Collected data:
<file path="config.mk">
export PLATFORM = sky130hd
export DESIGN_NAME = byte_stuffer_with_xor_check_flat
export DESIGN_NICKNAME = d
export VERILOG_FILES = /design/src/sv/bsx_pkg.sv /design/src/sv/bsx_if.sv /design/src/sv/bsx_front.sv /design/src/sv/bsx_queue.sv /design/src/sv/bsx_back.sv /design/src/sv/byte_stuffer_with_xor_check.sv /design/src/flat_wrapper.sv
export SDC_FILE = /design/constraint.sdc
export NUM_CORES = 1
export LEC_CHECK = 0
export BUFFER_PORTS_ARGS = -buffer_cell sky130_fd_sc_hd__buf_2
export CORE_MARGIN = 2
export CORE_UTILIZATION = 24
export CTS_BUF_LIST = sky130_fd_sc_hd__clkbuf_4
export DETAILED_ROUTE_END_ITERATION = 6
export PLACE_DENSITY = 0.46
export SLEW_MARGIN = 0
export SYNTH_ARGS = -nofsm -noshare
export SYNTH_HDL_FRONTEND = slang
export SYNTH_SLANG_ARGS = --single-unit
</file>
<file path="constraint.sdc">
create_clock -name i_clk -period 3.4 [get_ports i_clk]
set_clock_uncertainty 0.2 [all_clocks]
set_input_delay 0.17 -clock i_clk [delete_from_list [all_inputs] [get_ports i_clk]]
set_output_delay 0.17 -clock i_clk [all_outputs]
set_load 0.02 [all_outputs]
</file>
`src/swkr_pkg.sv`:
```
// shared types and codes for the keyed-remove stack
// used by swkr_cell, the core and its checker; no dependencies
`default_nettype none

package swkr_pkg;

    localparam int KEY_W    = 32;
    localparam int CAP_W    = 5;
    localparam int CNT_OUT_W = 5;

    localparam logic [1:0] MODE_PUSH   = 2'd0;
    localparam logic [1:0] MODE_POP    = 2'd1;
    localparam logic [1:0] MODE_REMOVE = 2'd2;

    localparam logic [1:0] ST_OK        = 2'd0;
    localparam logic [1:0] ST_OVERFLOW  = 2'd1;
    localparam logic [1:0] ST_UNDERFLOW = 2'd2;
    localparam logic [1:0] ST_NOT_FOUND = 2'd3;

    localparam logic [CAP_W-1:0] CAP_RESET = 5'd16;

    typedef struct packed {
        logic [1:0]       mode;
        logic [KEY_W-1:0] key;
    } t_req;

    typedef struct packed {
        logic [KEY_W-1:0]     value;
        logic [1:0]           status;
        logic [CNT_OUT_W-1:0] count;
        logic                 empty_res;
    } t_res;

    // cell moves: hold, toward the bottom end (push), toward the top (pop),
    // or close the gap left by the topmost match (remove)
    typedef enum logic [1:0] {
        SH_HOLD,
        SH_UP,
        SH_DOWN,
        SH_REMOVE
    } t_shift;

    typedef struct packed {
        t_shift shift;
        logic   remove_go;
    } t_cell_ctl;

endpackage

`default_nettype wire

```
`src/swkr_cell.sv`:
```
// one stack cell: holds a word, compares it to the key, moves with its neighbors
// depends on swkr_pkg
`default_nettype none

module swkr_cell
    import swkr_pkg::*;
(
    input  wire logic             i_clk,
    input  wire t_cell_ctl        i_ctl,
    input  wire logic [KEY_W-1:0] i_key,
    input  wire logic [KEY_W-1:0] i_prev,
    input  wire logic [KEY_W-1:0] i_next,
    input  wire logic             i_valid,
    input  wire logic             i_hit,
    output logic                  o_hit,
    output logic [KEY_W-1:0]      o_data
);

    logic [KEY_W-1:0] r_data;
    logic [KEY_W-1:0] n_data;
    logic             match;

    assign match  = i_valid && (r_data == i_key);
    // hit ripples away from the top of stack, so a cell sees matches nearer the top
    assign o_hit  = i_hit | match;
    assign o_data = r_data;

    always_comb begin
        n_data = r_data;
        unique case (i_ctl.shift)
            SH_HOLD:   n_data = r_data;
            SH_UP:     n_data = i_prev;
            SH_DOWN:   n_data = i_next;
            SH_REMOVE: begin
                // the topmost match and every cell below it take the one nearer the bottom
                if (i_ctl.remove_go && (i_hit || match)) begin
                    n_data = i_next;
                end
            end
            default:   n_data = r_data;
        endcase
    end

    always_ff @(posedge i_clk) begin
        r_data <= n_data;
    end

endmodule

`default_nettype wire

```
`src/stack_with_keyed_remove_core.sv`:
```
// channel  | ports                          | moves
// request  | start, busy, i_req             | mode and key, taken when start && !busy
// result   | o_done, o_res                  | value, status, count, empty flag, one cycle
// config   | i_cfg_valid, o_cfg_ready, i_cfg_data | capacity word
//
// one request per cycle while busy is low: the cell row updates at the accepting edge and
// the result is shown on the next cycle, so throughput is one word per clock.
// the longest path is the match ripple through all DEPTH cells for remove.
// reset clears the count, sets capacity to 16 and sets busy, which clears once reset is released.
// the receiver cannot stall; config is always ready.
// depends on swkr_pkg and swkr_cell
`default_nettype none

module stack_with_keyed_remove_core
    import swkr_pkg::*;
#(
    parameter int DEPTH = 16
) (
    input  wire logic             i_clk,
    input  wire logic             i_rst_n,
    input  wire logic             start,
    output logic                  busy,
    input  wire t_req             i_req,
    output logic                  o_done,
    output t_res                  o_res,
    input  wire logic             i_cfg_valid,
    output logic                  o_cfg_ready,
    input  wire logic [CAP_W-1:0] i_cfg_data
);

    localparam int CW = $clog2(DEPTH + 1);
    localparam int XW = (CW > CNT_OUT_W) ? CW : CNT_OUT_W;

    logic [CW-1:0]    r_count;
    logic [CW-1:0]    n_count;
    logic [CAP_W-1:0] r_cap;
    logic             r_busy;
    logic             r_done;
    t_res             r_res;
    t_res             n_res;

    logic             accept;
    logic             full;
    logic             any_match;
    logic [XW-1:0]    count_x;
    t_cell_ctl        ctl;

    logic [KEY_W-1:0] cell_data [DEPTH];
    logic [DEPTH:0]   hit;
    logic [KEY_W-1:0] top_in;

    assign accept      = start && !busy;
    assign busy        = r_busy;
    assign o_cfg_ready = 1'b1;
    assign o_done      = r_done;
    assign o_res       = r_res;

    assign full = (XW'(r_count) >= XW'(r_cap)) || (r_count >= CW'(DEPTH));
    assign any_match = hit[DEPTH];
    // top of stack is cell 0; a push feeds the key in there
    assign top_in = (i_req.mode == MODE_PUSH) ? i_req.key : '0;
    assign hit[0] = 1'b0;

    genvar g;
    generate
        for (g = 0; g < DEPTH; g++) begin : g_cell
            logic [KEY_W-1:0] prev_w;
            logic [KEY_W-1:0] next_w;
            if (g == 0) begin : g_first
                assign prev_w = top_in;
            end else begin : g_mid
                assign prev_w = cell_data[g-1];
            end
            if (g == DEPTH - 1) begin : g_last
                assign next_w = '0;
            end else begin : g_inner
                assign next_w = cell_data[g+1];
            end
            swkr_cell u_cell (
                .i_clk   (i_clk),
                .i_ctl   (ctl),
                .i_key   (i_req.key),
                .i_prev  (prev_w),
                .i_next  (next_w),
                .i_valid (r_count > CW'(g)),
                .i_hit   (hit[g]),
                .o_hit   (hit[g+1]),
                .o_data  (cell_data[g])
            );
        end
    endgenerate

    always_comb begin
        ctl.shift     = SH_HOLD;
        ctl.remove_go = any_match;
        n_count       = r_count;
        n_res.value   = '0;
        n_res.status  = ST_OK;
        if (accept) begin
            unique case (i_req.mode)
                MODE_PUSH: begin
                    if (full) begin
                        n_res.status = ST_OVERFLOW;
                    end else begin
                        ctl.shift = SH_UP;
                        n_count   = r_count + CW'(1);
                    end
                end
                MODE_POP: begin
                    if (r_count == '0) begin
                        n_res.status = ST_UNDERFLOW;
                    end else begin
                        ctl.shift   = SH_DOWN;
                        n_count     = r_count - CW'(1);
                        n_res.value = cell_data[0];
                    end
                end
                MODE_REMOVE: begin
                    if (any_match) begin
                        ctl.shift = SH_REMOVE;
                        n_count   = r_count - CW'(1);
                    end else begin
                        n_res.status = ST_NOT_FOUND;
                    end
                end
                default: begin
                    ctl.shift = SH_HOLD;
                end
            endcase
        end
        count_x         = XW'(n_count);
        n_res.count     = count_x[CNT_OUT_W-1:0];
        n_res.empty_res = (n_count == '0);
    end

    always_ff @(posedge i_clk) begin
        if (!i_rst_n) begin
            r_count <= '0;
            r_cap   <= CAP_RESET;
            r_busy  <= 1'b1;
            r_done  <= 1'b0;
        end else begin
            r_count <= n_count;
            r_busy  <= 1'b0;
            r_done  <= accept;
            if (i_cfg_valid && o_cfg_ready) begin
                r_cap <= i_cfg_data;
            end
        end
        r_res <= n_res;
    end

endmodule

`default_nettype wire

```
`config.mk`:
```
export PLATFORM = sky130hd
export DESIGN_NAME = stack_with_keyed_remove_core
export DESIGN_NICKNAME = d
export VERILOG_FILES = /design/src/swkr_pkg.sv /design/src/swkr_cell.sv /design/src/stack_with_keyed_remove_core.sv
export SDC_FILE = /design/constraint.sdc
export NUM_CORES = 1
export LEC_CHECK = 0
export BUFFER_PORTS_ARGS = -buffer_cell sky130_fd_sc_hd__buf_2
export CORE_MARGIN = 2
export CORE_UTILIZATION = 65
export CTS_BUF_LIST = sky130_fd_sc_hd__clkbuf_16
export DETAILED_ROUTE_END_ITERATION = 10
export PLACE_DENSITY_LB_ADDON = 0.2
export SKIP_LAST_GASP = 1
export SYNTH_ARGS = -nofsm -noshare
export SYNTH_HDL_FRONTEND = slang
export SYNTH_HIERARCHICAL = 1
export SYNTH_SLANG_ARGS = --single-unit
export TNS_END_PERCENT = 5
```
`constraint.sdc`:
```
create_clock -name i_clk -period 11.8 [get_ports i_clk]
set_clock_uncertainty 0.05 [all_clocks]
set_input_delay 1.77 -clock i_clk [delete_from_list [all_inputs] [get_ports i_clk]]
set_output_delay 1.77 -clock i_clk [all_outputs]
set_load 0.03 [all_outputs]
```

| Assignment |
Out of the records, collect only those lines that contain the string "DEPTH".

| Exercise result |
// the longest path is the match ripple through all DEPTH cells for remove.
    parameter int DEPTH = 16
    localparam int CW = $clog2(DEPTH + 1);
    logic [KEY_W-1:0] cell_data [DEPTH];
    logic [DEPTH:0]   hit;
    assign full = (XW'(r_count) >= XW'(r_cap)) || (r_count >= CW'(DEPTH));
    assign any_match = hit[DEPTH];
        for (g = 0; g < DEPTH; g++) begin : g_cell
            if (g == DEPTH - 1) begin : g_last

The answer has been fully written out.